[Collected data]
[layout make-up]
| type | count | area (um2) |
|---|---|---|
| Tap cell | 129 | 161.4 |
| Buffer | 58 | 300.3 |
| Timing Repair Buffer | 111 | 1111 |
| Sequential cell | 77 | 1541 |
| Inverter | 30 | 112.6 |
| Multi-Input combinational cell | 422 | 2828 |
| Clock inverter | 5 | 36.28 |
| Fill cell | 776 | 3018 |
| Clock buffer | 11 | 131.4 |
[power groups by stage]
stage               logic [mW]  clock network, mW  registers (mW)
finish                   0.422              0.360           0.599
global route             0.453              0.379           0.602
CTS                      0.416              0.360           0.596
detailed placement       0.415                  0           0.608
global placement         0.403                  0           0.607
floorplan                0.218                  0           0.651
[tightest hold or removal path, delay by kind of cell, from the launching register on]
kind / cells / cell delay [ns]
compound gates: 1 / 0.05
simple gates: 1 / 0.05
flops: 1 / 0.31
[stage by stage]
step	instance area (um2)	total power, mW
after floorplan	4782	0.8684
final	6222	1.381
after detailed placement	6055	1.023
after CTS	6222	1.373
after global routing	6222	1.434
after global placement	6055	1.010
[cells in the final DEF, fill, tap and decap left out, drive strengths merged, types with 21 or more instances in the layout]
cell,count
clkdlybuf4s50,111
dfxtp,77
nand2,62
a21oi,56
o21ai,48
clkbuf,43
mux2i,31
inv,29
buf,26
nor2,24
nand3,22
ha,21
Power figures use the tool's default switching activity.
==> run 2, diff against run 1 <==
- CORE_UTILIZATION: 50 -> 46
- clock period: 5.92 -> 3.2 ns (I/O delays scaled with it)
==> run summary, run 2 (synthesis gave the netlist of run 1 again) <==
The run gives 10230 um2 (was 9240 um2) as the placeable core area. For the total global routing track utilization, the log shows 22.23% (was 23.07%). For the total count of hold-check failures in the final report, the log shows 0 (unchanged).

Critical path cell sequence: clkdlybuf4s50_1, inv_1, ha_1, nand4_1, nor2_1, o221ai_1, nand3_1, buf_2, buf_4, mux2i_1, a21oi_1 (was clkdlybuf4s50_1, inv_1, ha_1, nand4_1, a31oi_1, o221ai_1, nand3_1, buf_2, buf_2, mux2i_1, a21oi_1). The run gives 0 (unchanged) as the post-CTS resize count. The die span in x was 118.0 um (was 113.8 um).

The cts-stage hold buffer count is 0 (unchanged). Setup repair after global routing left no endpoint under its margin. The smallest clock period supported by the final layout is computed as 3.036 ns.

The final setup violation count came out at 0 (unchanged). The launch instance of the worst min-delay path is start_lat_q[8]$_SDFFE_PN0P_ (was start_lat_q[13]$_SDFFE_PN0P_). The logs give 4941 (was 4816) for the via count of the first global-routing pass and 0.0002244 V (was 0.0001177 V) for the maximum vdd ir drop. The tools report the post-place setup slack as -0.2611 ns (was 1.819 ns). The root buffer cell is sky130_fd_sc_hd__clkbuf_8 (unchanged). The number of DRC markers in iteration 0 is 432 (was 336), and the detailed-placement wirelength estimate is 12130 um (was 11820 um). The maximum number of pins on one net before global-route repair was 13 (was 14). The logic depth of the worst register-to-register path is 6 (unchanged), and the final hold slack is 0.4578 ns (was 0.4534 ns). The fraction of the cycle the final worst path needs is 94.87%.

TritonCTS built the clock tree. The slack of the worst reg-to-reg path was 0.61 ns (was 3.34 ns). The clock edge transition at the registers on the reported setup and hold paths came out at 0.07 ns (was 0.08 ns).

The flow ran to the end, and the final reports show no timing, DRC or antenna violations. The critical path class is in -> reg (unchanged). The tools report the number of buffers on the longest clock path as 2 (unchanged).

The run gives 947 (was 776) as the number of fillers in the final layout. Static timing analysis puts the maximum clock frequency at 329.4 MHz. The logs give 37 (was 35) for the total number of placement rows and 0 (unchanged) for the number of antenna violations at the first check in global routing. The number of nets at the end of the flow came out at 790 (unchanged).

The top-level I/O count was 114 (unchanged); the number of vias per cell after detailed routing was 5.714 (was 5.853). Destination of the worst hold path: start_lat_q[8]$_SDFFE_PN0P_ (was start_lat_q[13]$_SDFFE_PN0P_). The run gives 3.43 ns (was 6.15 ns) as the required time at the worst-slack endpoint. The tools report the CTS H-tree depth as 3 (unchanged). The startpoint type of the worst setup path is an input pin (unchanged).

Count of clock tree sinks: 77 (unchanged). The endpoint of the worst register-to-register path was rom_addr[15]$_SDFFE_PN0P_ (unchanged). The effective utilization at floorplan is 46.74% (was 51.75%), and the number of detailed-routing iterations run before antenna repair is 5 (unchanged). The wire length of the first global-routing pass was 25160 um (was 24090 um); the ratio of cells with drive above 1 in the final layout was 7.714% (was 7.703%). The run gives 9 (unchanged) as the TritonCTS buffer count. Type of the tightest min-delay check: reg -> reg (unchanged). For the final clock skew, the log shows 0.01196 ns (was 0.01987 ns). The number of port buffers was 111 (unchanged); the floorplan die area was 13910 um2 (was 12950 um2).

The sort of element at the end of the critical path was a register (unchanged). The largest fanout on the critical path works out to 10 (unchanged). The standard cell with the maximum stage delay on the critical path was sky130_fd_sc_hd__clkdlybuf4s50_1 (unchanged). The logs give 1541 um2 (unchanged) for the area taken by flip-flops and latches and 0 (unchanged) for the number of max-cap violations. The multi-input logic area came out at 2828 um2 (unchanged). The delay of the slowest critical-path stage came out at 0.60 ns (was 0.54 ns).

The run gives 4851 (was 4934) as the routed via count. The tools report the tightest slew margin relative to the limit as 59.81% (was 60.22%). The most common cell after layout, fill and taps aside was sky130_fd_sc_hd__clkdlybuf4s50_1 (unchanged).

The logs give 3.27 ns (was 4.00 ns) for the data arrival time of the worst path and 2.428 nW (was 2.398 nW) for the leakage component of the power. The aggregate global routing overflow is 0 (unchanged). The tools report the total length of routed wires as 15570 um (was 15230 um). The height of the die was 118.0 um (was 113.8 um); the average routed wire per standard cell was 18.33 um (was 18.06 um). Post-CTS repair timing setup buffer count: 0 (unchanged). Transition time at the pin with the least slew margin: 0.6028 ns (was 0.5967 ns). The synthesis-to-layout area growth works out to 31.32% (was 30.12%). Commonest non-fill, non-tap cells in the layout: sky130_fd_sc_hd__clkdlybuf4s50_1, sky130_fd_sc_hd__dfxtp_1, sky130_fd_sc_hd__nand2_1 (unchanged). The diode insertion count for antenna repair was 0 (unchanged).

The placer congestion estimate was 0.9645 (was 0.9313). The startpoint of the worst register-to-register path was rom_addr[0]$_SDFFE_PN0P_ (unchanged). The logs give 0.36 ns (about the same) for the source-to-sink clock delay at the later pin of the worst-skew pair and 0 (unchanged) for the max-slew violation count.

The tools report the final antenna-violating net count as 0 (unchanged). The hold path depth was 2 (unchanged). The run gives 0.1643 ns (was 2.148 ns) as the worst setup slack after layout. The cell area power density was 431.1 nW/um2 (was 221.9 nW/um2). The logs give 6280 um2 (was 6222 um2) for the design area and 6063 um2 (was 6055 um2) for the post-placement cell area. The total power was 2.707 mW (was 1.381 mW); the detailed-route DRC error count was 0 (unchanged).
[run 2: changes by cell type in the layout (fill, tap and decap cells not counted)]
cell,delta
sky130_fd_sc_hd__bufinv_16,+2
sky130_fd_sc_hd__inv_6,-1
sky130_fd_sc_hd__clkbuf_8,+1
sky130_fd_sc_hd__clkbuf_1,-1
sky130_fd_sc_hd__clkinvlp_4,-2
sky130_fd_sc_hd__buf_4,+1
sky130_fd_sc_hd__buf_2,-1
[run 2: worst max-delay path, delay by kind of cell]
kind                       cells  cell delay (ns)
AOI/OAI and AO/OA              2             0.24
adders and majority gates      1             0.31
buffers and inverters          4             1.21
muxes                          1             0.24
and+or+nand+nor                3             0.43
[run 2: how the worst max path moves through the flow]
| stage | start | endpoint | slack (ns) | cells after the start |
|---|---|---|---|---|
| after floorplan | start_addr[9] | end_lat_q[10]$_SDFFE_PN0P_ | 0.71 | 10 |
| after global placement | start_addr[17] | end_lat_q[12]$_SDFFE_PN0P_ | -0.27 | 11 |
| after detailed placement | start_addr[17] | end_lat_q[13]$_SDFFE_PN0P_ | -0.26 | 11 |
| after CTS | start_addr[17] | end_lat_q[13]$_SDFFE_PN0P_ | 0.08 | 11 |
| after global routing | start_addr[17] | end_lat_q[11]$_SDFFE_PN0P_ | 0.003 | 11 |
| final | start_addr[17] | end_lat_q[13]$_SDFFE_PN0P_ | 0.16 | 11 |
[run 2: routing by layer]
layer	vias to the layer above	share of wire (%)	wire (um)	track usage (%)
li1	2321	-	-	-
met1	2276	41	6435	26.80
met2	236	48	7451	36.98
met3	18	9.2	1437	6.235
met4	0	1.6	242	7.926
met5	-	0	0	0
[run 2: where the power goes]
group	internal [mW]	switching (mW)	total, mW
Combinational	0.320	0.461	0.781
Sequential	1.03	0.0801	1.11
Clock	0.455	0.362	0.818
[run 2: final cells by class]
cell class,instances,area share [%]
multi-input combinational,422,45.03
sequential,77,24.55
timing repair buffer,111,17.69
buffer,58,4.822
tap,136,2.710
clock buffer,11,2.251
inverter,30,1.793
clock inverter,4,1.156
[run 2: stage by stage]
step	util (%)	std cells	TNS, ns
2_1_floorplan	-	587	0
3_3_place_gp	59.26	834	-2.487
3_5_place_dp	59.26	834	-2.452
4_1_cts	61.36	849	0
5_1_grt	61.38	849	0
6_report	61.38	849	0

** GOAL OF THE EXERCISE **
Look above for the line holding "58 | 300.3 |", then set down exactly that line and every line after it up to and including the line holding "[power groups by stage]", with nothing else.

** ANSWER TO THIS TASK **
| Buffer | 58 | 300.3 |
| Timing Repair Buffer | 111 | 1111 |
| Sequential cell | 77 | 1541 |
| Inverter | 30 | 112.6 |
| Multi-Input combinational cell | 422 | 2828 |
| Clock inverter | 5 | 36.28 |
| Fill cell | 776 | 3018 |
| Clock buffer | 11 | 131.4 |
[power groups by stage]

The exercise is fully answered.